About this exercise:
Return every line in the entries below where the word "unchanged" shows up.
--- Raw data Enclosed Below ---
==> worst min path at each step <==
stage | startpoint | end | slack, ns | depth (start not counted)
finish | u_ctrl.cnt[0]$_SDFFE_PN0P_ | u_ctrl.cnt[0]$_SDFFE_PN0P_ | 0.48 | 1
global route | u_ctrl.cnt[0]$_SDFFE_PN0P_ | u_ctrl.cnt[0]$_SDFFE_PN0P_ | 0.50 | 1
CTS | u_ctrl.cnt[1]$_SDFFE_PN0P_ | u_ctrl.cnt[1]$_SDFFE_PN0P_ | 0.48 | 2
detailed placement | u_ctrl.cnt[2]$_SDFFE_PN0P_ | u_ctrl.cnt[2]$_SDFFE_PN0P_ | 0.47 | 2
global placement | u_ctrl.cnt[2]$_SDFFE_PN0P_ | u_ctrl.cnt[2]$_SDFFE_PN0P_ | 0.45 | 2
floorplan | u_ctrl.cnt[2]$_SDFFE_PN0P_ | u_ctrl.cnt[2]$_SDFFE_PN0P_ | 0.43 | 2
===== src/rtl/hzi_pkg.sv =====
package hzi_pkg;
  localparam int REG_W = 5;
  localparam int AGE_W = 4;

  typedef enum logic [1:0] {
    U_INT  = 2'd0,
    U_FADD = 2'd1,
    U_FMUL = 2'd2
  } unit_e;

  typedef enum logic [2:0] {
    FW_RF   = 3'd0,
    FW_MEM  = 3'd1,
    FW_INT  = 3'd2,
    FW_FADD = 3'd3,
    FW_FMUL = 3'd4
  } fwd_e;

  typedef struct packed {
    logic             vld;
    logic             we;
    logic             fp;
    logic [REG_W-1:0] dst;
    logic             ld;
    logic [AGE_W-1:0] age;
  } slot_t;
endpackage


===== src/rtl/hzi_pipe.sv =====
module hzi_pipe
  import hzi_pkg::*;
#(
  parameter int DEPTH = 2
) (
  input  logic              clk,
  input  logic              rst,
  input  slot_t             ins_i,
  output slot_t [DEPTH-1:0] stg_o
);
  slot_t [DEPTH-1:0] q;

  always_ff @(posedge clk) begin
    if (rst) begin
      q <= '0;
    end else begin
      q[0] <= ins_i;
      for (int i = 1; i < DEPTH; i++) begin
        q[i]     <= q[i-1];
        q[i].age <= q[i-1].age + 1'b1;
      end
    end
  end

  assign stg_o = q;

  for (genvar s = 1; s < DEPTH; s++) begin : g_chk
    // an occupied stage was filled from the stage ahead of it
    p_stage_step_r5: assert property (@(posedge clk) disable iff (rst)
      q[s].vld |-> $past(q[s-1].vld));
  end
endmodule


===== src/rtl/hzi_mbook.sv =====
module hzi_mbook #(
  parameter int SPAN = 6
) (
  input  logic            clk,
  input  logic            rst,
  input  logic            take_i,
  input  logic [SPAN-1:0] req_i,
  output logic            busy_o,
  output logic [SPAN-1:0] book_o
);
  logic [SPAN-1:0] book_q;

  always_ff @(posedge clk) begin
    if (rst) book_q <= '0;
    else     book_q <= (book_q | (take_i ? req_i : '0)) >> 1;
  end

  assign busy_o = |(book_q & req_i);
  assign book_o = book_q;

  // a granted issue never lands on a slot already reserved
  p_no_double_book_r8: assert property (@(posedge clk) disable iff (rst)
    take_i |-> !busy_o);
endmodule


===== src/rtl/hzi_srcchk.sv =====
module hzi_srcchk
  import hzi_pkg::*;
#(
  parameter int NC = 8
) (
  input  logic                    use_i,
  input  logic                    fp_i,
  input  logic [REG_W-1:0]        reg_i,
  input  slot_t [NC-1:0]          cand_i,
  input  logic  [NC-1:0]          fin_i,
  input  logic  [NC-1:0]          mem_i,
  input  logic  [NC-1:0][2:0]     code_i,
  output logic                    hold_o,
  output logic [2:0]              fwd_o
);
  localparam int IW = (NC > 1) ? $clog2(NC) : 1;

  logic [IW-1:0]    best;
  logic [AGE_W-1:0] best_age;
  logic             hit;

  always_comb begin
    best     = '0;
    best_age = '1;
    hit      = 1'b0;
    for (int i = 0; i < NC; i++) begin
      if (cand_i[i].vld && cand_i[i].we && cand_i[i].fp == fp_i &&
          cand_i[i].dst == reg_i && cand_i[i].age < best_age) begin
        best     = IW'(i);
        best_age = cand_i[i].age;
        hit      = 1'b1;
      end
    end
  end

  always_comb begin
    hold_o = 1'b0;
    fwd_o  = FW_RF;
    if (use_i && hit) begin
      if (mem_i[best]) begin
        fwd_o = FW_MEM;
      end else if (fin_i[best] && !cand_i[best].ld) begin
        fwd_o = code_i[best];
      end else begin
        hold_o = 1'b1;
      end
    end
  end
endmodule


===== src/rtl/hz_interlock.sv =====
module hz_interlock
  import hzi_pkg::*;
#(
  parameter int FADD_LAT = 2,
  parameter int FMUL_LAT = 4
) (
  input  logic             clk,
  input  logic             rst,
  input  logic             id_valid_i,
  input  logic [1:0]       id_unit_i,
  input  logic             id_load_i,
  input  logic             id_branch_i,
  input  logic             id_br_cond_i,
  input  logic             id_dst_we_i,
  input  logic             id_dst_fp_i,
  input  logic [REG_W-1:0] id_dst_i,
  input  logic             id_sa_use_i,
  input  logic             id_sa_fp_i,
  input  logic [REG_W-1:0] id_sa_i,
  input  logic             id_sb_use_i,
  input  logic             id_sb_fp_i,
  input  logic [REG_W-1:0] id_sb_i,
  output logic             stall_if_o,
  output logic             stall_id_o,
  output logic [2:0]       fwd_a_o,
  output logic [2:0]       fwd_b_o,
  output logic             redirect_o
);
  localparam int MAXLAT = (FMUL_LAT > FADD_LAT) ? FMUL_LAT : FADD_LAT;
  localparam int SPAN   = MAXLAT + 2;
  localparam int LW     = $clog2(SPAN + 1);
  localparam int NC     = 1 + FADD_LAT + FMUL_LAT + 1;
  localparam int I_ADD  = FADD_LAT;
  localparam int I_MUL  = FADD_LAT + FMUL_LAT;
  localparam int I_MEM  = NC - 1;

  unit_e                unit;
  logic                 stall, issue, busy;
  logic [LW-1:0]        lat;
  logic [SPAN-1:0]      req, book;
  slot_t                new_slot, int_in, add_in, mul_in, mem_d, mem_q;
  slot_t [0:0]          int_s;
  slot_t [FADD_LAT-1:0] add_s;
  slot_t [FMUL_LAT-1:0] mul_s;
  slot_t [NC-1:0]       cands;
  logic  [NC-1:0]       is_fin, is_mem;
  logic  [NC-1:0][2:0]  codes;
  logic  [1:0]          s_use, s_fp, hold;
  logic  [1:0][REG_W-1:0] s_reg;
  logic  [1:0][2:0]     fwd;

  assign unit = unit_e'(id_unit_i);

  always_comb begin
    case (unit)
      U_FADD:  lat = LW'(FADD_LAT);
      U_FMUL:  lat = LW'(FMUL_LAT);
      default: lat = LW'(1);
    endcase
    req = SPAN'(1) << (lat + 1'b1);
  end

  always_comb begin
    new_slot     = '0;
    new_slot.vld = 1'b1;
    new_slot.we  = id_dst_we_i;
    new_slot.fp  = id_dst_fp_i;
    new_slot.dst = id_dst_i;
    new_slot.ld  = id_load_i;
    new_slot.age = AGE_W'(1);
    int_in = (issue && unit != U_FADD && unit != U_FMUL) ? new_slot : '0;
    add_in = (issue && unit == U_FADD) ? new_slot : '0;
    mul_in = (issue && unit == U_FMUL) ? new_slot : '0;
  end

  hzi_pipe #(.DEPTH(1))        u_int (.clk(clk), .rst(rst), .ins_i(int_in), .stg_o(int_s));
  hzi_pipe #(.DEPTH(FADD_LAT)) u_add (.clk(clk), .rst(rst), .ins_i(add_in), .stg_o(add_s));
  hzi_pipe #(.DEPTH(FMUL_LAT)) u_mul (.clk(clk), .rst(rst), .ins_i(mul_in), .stg_o(mul_s));

  hzi_mbook #(.SPAN(SPAN)) u_book (
    .clk(clk), .rst(rst), .take_i(issue), .req_i(req), .busy_o(busy), .book_o(book)
  );

  always_comb begin
    if (int_s[0].vld)               mem_d = int_s[0];
    else if (add_s[FADD_LAT-1].vld) mem_d = add_s[FADD_LAT-1];
    else if (mul_s[FMUL_LAT-1].vld) mem_d = mul_s[FMUL_LAT-1];
    else                            mem_d = '0;
  end

  always_ff @(posedge clk) begin
    if (rst) begin
      mem_q <= '0;
    end else begin
      mem_q     <= mem_d;
      mem_q.age <= mem_d.age + 1'b1;
    end
  end

  assign cands = {mem_q, mul_s, add_s, int_s};

  always_comb begin
    is_fin = '0;
    is_mem = '0;
    codes  = '0;
    is_fin[0]     = 1'b1; codes[0]     = FW_INT;
    is_fin[I_ADD] = 1'b1; codes[I_ADD] = FW_FADD;
    is_fin[I_MUL] = 1'b1; codes[I_MUL] = FW_FMUL;
    is_mem[I_MEM] = 1'b1;
  end

  assign s_use = {id_sb_use_i, id_sa_use_i};
  assign s_fp  = {id_sb_fp_i, id_sa_fp_i};
  assign s_reg = {id_sb_i, id_sa_i};

  for (genvar g = 0; g < 2; g++) begin : g_src
    hzi_srcchk #(.NC(NC)) u_chk (
      .use_i(s_use[g]), .fp_i(s_fp[g]), .reg_i(s_reg[g]),
      .cand_i(cands), .fin_i(is_fin), .mem_i(is_mem), .code_i(codes),
      .hold_o(hold[g]), .fwd_o(fwd[g])
    );
  end

  assign stall      = id_valid_i && (hold[0] || hold[1] || busy);
  assign issue      = id_valid_i && !stall;
  assign stall_id_o = stall;
  assign stall_if_o = stall;
  assign fwd_a_o    = fwd[0];
  assign fwd_b_o    = fwd[1];
  assign redirect_o = issue && id_branch_i && id_br_cond_i;

  // the three units never hand over to the memory step together
  p_single_mem_r8: assert property (@(posedge clk) disable iff (rst)
    $countones({int_s[0].vld, add_s[FADD_LAT-1].vld, mul_s[FMUL_LAT-1].vld}) <= 1);

  // a slot reserved for the next cycle is filled in that cycle
  p_book_fill_r8: assert property (@(posedge clk) disable iff (rst)
    book[1] |=> mem_q.vld);

  // a stalled decode cycle sends a bubble into every unit
  p_bubble_r9: assert property (@(posedge clk) disable iff (rst)
    stall_id_o |=> !(int_s[0].vld || add_s[0].vld || mul_s[0].vld));

  // a redirecting branch enters the integer unit
  p_redirect_issue_r10: assert property (@(posedge clk) disable iff (rst)
    redirect_o |=> int_s[0].vld);

  // the memory step always holds an older instruction than any first stage
  p_mem_age_r4: assert property (@(posedge clk) disable iff (rst)
    mem_q.vld |-> mem_q.age >= AGE_W'(2));
endmodule


===== config.mk =====
export PLATFORM = sky130hd
export DESIGN_NAME = hz_interlock
export DESIGN_NICKNAME = d
export VERILOG_FILES = /design/src/rtl/hzi_pkg.sv /design/src/rtl/hzi_pipe.sv /design/src/rtl/hzi_mbook.sv /design/src/rtl/hzi_srcchk.sv /design/src/rtl/hz_interlock.sv
export SDC_FILE = /design/constraint.sdc
export NUM_CORES = 1
export LEC_CHECK = 0
export BUFFER_PORTS_ARGS = -buffer_cell sky130_fd_sc_hd__buf_2
export CAP_MARGIN = 40
export CORE_MARGIN = 3
export CORE_UTILIZATION = 32
export DETAILED_ROUTE_END_ITERATION = 6
export PLACE_DENSITY = 0.5
export SETUP_SLACK_MARGIN = 0.5
export SLEW_MARGIN = 20
export SYNTH_ARGS = -nofsm -noshare
export SYNTH_HDL_FRONTEND = slang
export SYNTH_HIERARCHICAL = 1
export SYNTH_SLANG_ARGS = --single-unit

===== constraint.sdc =====
create_clock -name clk -period 17.98 [get_ports clk]
set_clock_uncertainty 0.2 [all_clocks]
set_input_delay 1.798 -clock clk [delete_from_list [all_inputs] [get_ports clk]]
set_output_delay 1.798 -clock clk [all_outputs]
set_load 0.02 [all_outputs]

==> flow_metrics.env, run 1 <==
export IMPL_rsz0062_at_grt="no"
export IMPL_final_core_util_pct=41.2
export IMPL_die_x_um=187
export IMPL_place_ws_ps=-34.2
export IMPL_start_kind="primary input"
export IMPL_p_int_mw=0.399
export IMPL_placed_area_sq_um=12000
export IMPL_dp_cells=1896
export IMPL_gp_congestion=0.924
export IMPL_cts_sinks=109
export IMPL_setup_tns_ps=0
export IMPL_insertion_delay_ps=370
export IMPL_min_period_over_period_pct=94.3
export IMPL_wl_um=37700
export IMPL_worst_path_most_repeated_cell="ha_1"
export IMPL_cp_slowest_cell="or4_4"
export IMPL_htree_levels=3
export IMPL_syn_avg_cell_area_sq_um=8.16
export IMPL_portBuffers=37
export IMPL_first_pass_iters=5
export IMPL_die_y_um=187
export IMPL_multi_input_area_sq_um=8750
export IMPL_rows=65
export IMPL_clockPowerShare_pct=37.4
export IMPL_core_area_sq_um=32000
export IMPL_initial_core_util_pct=32.8
export IMPL_drv_slew=0
export IMPL_vias_per_cell=5.42
export IMPL_area_growth_pct=25.5
export IMPL_power_leakage_nw=5.33
export IMPL_finalPower_mw=0.581
export IMPL_n_antenna_cell=0
export IMPL_tightest_slew_ps=811
export IMPL_final_nets=1574
export IMPL_drv_cap=0
export IMPL_status="complete, no violations"
export IMPL_die_area_sq_um=35000
export IMPL_crit_path_max_incr_delay_ps=540
export IMPL_wl_per_cell_um=19.3
export IMPL_p_seq_share_pct=45.3
export IMPL_setup_viol_count_final=0
export IMPL_p_sw_share_pct=31.2
export IMPL_cp_arrival_ps=14950
export IMPL_grtUsageTotal_pct=21.0
export IMPL_final_cell_mix="buf_4 (138), dfxtp_1 (109), nor2_1 (100), conb_1 (93), nor2b_1 (87)"
export IMPL_antenna_found_initial=0
export IMPL_worstPathMaxFanout=6
export IMPL_grt_pass1_vias=10214
export IMPL_route_met3_wl_um=1920
export IMPL_layout_drive_gt1_share_pct=24.7
export IMPL_whs_ps=269
export IMPL_drt_iter0_drc=713
export IMPL_worstPathRequired_ps=15980
export IMPL_crit_type="in -> out"
export IMPL_holdCritPathClass="reg -> reg"
export IMPL_wl_met2_um=17100
export IMPL_highest_layer="met4"
export IMPL_power_frac_comb_pct=17.3
export IMPL_syn_instance_count=1286
export IMPL_cts_buffers=9
export IMPL_n_fill_cell=3308
export IMPL_cts_hold_buf=0
export IMPL_grt_first_pass_wirelength_um=58400
export IMPL_cts_tree="done"
export IMPL_max_freq_mhz=59.0
export IMPL_min_period_ps=16950
export IMPL_dp_hpwl_um=29300
export IMPL_root_buffer="clkbuf_16"
export IMPL_cts_clk_slew_worst_paths_ps=70
export IMPL_register_area_sq_um=2180
export IMPL_cts_buffer_depth=2
export IMPL_num_vias=10589
export IMPL_remaining_drc_errors=0
export IMPL_grt_max_degree=65
export IMPL_cellPowerDensity_nw_per_um2=44.1
export IMPL_netlist_area_sq_um=10500
export IMPL_p_sw_mw=0.181
export IMPL_final_common_cell="buf_4"
export IMPL_antenna_left=0
export IMPL_final_hold_viol_count=0
export IMPL_final_cells=1954
export IMPL_yosys_warnings=6
export IMPL_crit_path_end_kind="output pin"
export IMPL_fin_ws_ps=1030
export IMPL_design_area_sq_um=13200
export IMPL_slew_limit_headroom_pct=45.9
export IMPL_ir_drop_mv=0.0472
export IMPL_ios=38
export IMPL_grt_overflow=0
export IMPL_wl_met1_um=17200
worst max-delay path, delay by kind of cell:
| kind | cells | cell delay (ps) |
|---|---|---|
| muxes | 3 | 850 |
| AOI/OAI and AO/OA | 24 | 3830 |
| xor gates and xnor gates | 1 | 180 |
| adders and majority gates | 7 | 1500 |
| buffers and inverters | 10 | 1180 |
| and+or+nand+nor | 29 | 5600 |
final cells by class:
type | instances | share of cell area [%]
multi-input combinational | 1180 | 66.5
sequential | 109 | 16.6
timing repair buffer | 172 | 9.26
tap | 435 | 4.13
clock buffer | 9 | 1.71
inverter | 42 | 1.20
clock inverter | 7 | 0.637
sequential cells by signal, indices dropped and copies added (netlist names):
register	count
u_mul/stg_o	52
u_book/book_o	5
cands	13
u_int/stg_o	13
u_add/stg_o	26
power groups by stage:
stage	clock network, mW	registers, mW	logic [mW]
finish	0.217	0.263	0.100
global route	0.230	0.265	0.110
CTS	0.222	0.263	0.0943
detailed placement	0	0.268	0.0936
global placement	0	0.268	0.0935
floorplan	0	0.262	0.0642
metal layers:
| metal | GRT usage, % | vias up |
|---|---|---|
| li1 | - | 5140 |
| met1 | 29.1 | 5040 |
| met2 | 33.1 | 335 |
| met3 | 2.46 | 74 |
| met4 | 8.81 | 0 |
| met5 | 0 | - |
path summary, 6_finish.rpt:
kind	end	slack [ps]	cells past startpoint	from
setup reg to reg	u_int/stg_o[6]$_SDFF_PP0_	3380	76	u_int/stg_o[12]$_SDFF_PP0_
hold reg to reg	u_book/book_o[0]$_SDFF_PP0_	270	2	u_book/book_o[1]$_SDFF_PP0_
setup / recovery	redirect_o	1030	74	id_sb_fp_i
hold / removal	u_book/book_o[0]$_SDFF_PP0_	270	2	u_book/book_o[1]$_SDFF_PP0_
repair_timing:
item	4_1_cts	5_1_grt
hold endpoints to repair	0	0
buffers inserted	4	38
resized for setup	19	107
pin swaps	3	45
endpoints found under the setup margin	9	17
Power figures use the tool's default switching activity.
==> run 2, diff against run 1 <==
--- a/config.mk
+++ b/config.mk
@@ -10,7 +10,8 @@
 export CORE_MARGIN = 3
 export CORE_UTILIZATION = 32
 export DETAILED_ROUTE_END_ITERATION = 6
-export PLACE_DENSITY = 0.5
+export PLACE_DENSITY = 0.54
+export RECOVER_POWER = 25
 export SETUP_SLACK_MARGIN = 0.5
 export SLEW_MARGIN = 20
 export SYNTH_ARGS = -nofsm -noshare
==> run 2 against run 1 <==
Effect of this change: the flow now finishes with violations (capacitance limit, slew limit); routed wire length shrank 4.7%; largest cell class unchanged; register-to-register slack got worse by 30 ps; sequential power about the same.
==> flow_metrics.env, run 2 (synthesized netlist as in run 1, its figures left out) <==
export IMPL_status="finished with violations"
export IMPL_violations="capacitance limit, slew limit"
export IMPL_drt_iter0_drc=772
export IMPL_regToRegSetupSlack_ps=3350
export IMPL_p_seq_share_pct=45.7
export IMPL_holdCritPathClass="reg -> reg"
export IMPL_rows=65
export IMPL_worstPathRequired_ps=15980
export IMPL_cp_arrival_ps=15050
export IMPL_cts_clk_slew_worst_paths_ps=80
export IMPL_timing_rr_start="u_int/stg_o[12]$_SDFF_PP0_"
export IMPL_drv_cap=2
export IMPL_final_nets=1557
export IMPL_p_sw_mw=0.170
export IMPL_setup_tns_ps=0
export IMPL_worstPathMaxFanout=8
export IMPL_grt_overflow=0
export IMPL_crit_path_end_kind="output pin"
export IMPL_power_leakage_nw=5.24
export IMPL_ios=38
export IMPL_max_freq_mhz=58.6
export IMPL_die_y_um=187
export IMPL_power_frac_comb_pct=16.3
export IMPL_finalPower_mw=0.580
export IMPL_antenna_found_initial=0
export IMPL_cts_sinks=109
export IMPL_num_vias=10444
export IMPL_crit_type="in -> out"
export IMPL_tightest_slew_ps=3160
export IMPL_grt_pass1_vias=9630
export IMPL_die_area_sq_um=35000
export IMPL_start_kind="primary input"
export IMPL_insertion_delay_ps=360
export IMPL_min_period_over_period_pct=94.8
export IMPL_p_int_mw=0.410
export IMPL_gp_congestion=0.902
export IMPL_grt_max_degree=73
export IMPL_remaining_drc_errors=0
export IMPL_initial_core_util_pct=32.8
export IMPL_largest_reg_flops=52
export IMPL_grt_first_pass_wirelength_um=54800
export IMPL_area_growth_pct=24.1
export IMPL_holdPathStages=2
export IMPL_dp_hpwl_um=27700
export IMPL_wl_um=35900
export IMPL_ir_drop_mv=0.0529
export IMPL_slew_limit_headroom_pct=-110
export IMPL_cts_buffers=9
export IMPL_htree_levels=3
export IMPL_cellPowerDensity_nw_per_um2=44.6
export IMPL_holdPathEnd="u_book/book_o[0]$_SDFF_PP0_"
export IMPL_hold_path_startpoint="u_book/book_o[1]$_SDFF_PP0_"
export IMPL_cp_slowest_cell="or4_4"
export IMPL_final_hold_viol_count=0
export IMPL_portBuffers=37
export IMPL_rsz0062_at_grt="no"
export IMPL_min_period_ps=17050
export IMPL_r2r_end="u_int/stg_o[5]$_SDFF_PP0_"
export IMPL_n_antenna_cell=0
export IMPL_setup_viol_count_final=0
export IMPL_cts_tree="done"
export IMPL_place_ws_ps=-303
export IMPL_crit_path_max_incr_delay_ps=540
export IMPL_cts_buffer_depth=2
export IMPL_worst_path_most_repeated_cell="buf_4"
export IMPL_final_common_cell="buf_4"
export IMPL_core_area_sq_um=32000
export IMPL_cts_hold_buf=0
export IMPL_drv_slew=117
export IMPL_antenna_left=0
export IMPL_first_pass_iters=5
export IMPL_vias_per_cell=5.39
export IMPL_clockPowerShare_pct=38.1
export IMPL_wl_per_cell_um=18.6
export IMPL_layout_drive_gt1_share_pct=23.7
export IMPL_root_buffer="clkbuf_16"
export IMPL_grtUsageTotal_pct=19.4
export IMPL_die_x_um=187
export IMPL_final_cell_mix="buf_4 (115), dfxtp_1 (109), nor2_1 (100), conb_1 (93), nor2b_1 (88)"
export IMPL_p_sw_share_pct=29.3
export IMPL_fin_ws_ps=929
export IMPL_n_fill_cell=3240
export IMPL_r2r_cells=74
==> run 2: cell types whose count changed in the layout (fill, tap and decap cells not counted), moves of 3 or more <==
cell | previous run | this run
a21oi_1 | 44 | 47
a21oi_2 | 9 | 6
buf_4 | 138 | 115
ha_1 | 27 | 23
ha_2 | 2 | 6
inv_6 | 4 | 0
nand3_2 | 5 | 9
==> run 2: layer usage <==
metal	up-vias	routed length (um)	GRT usage, %
met4	0	1270	7.10
li1	5083	-	-
met5	-	0	0
met3	68	1890	1.74
met2	318	16700	31.9
met1	4975	16100	26.5
==> run 2: power by group through the flow <==
| stage | Clock, mW | Sequential (mW) | Combinational, mW |
|---|---|---|---|
| 2_1_floorplan | 0 | 0.262 | 0.0642 |
| 3_3_place_gp | 0 | 0.270 | 0.0864 |
| 3_5_place_dp | 0 | 0.270 | 0.0868 |
| 4_1_cts | 0.226 | 0.264 | 0.0880 |
| 5_1_grt | 0.236 | 0.266 | 0.103 |
| 6_report | 0.221 | 0.265 | 0.0944 |
==> run 2: critical path: cells and delay by family <==
| kind | cells | cell delay, ps |
|---|---|---|
| AND/OR/NAND/NOR | 30 | 5700 |
| AO/OA/AOI/OAI | 22 | 4090 |
| XOR/XNOR | 1 | 170 |
| buffers and inverters | 10 | 1290 |
| multiplexers | 2 | 530 |
| adder cells (fa/ha/maj) | 7 | 1470 |
==> run 2: layout make-up <==
class / count / area (sq um) / share of cell area (%)
Multi-Input combinational cell: 1180 / 8720 / 67.0
Sequential cell: 109 / 2180 / 16.8
Timing Repair Buffer: 155 / 1090 / 8.36
Tap cell: 435 / 544 / 4.18
Clock buffer: 9 / 225 / 1.73
Inverter: 42 / 158 / 1.21
Clock inverter: 6 / 96.3 / 0.740
==> run 2: worst max-delay path by stage <==
stage,end,cells after the start,slack [ps],start
after global routing,redirect_o,73,260,id_sb_fp_i
after global placement,redirect_o,73,190,id_sa_i[4]
after floorplan,stall_if_o,66,840,id_sa_i[0]
after detailed placement,redirect_o,72,-300,id_sb_fp_i
after CTS,redirect_o,78,510,id_sa_i[3]
final,redirect_o,72,930,id_sb_fp_i
==> run 2: through the flow <==
step,utilization [%],hold slack (ps),instance area (sq um),instances
2_1_floorplan,-,236,10800,1377
3_3_place_gp,37.0,254,11800,1876
3_5_place_dp,37.0,263,11800,1877
4_1_cts,38.4,274,12300,1897
5_1_grt,40.7,297,13000,1936
6_report,40.7,271,13000,1936
==> run 2: what timing repair did <==
| action | in CTS | in global routing |
|---|---|---|
| setup endpoints to repair | 9 | 11 |
| pin swaps | 6 | 51 |
| hold endpoints to repair | 0 | 0 |
| setup buffers | 5 | 38 |
| gates resized for setup | 21 | 102 |
==> run 3, diff against run 2 <==
--- a/config.mk
+++ b/config.mk
@@ -10,11 +10,10 @@
 export CORE_MARGIN = 3
 export CORE_UTILIZATION = 32
 export DETAILED_ROUTE_END_ITERATION = 6
-export PLACE_DENSITY = 0.54
+export PLACE_DENSITY = 0.55
 export RECOVER_POWER = 25
 export SETUP_SLACK_MARGIN = 0.5
 export SLEW_MARGIN = 20
 export SYNTH_ARGS = -nofsm -noshare
 export SYNTH_HDL_FRONTEND = slang
-export SYNTH_HIERARCHICAL = 1
 export SYNTH_SLANG_ARGS = --single-unit
==> run 3 against run 2 <==
Effect of this change: the run still ends with capacitance limit, slew limit left; hold slack got worse by 34 ps; critical path depth fell by 32; cell area shrank 52%; sequential cell count is 19 lower; sequential share of layout area increased by 12 points; die area is 45% lower; setup slack better by 3800 ps; combinational power shrank 60%; global-route usage decreased by 2.4 points; critical path type unchanged; largest cell class unchanged.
--- End of Enclosed Raw data ---
Output for this exercise:
Effect of this change: the flow now finishes with violations (capacitance limit, slew limit); routed wire length shrank 4.7%; largest cell class unchanged; register-to-register slack got worse by 30 ps; sequential power about the same.
Effect of this change: the run still ends with capacitance limit, slew limit left; hold slack got worse by 34 ps; critical path depth fell by 32; cell area shrank 52%; sequential cell count is 19 lower; sequential share of layout area increased by 12 points; die area is 45% lower; setup slack better by 3800 ps; combinational power shrank 60%; global-route usage decreased by 2.4 points; critical path type unchanged; largest cell class unchanged.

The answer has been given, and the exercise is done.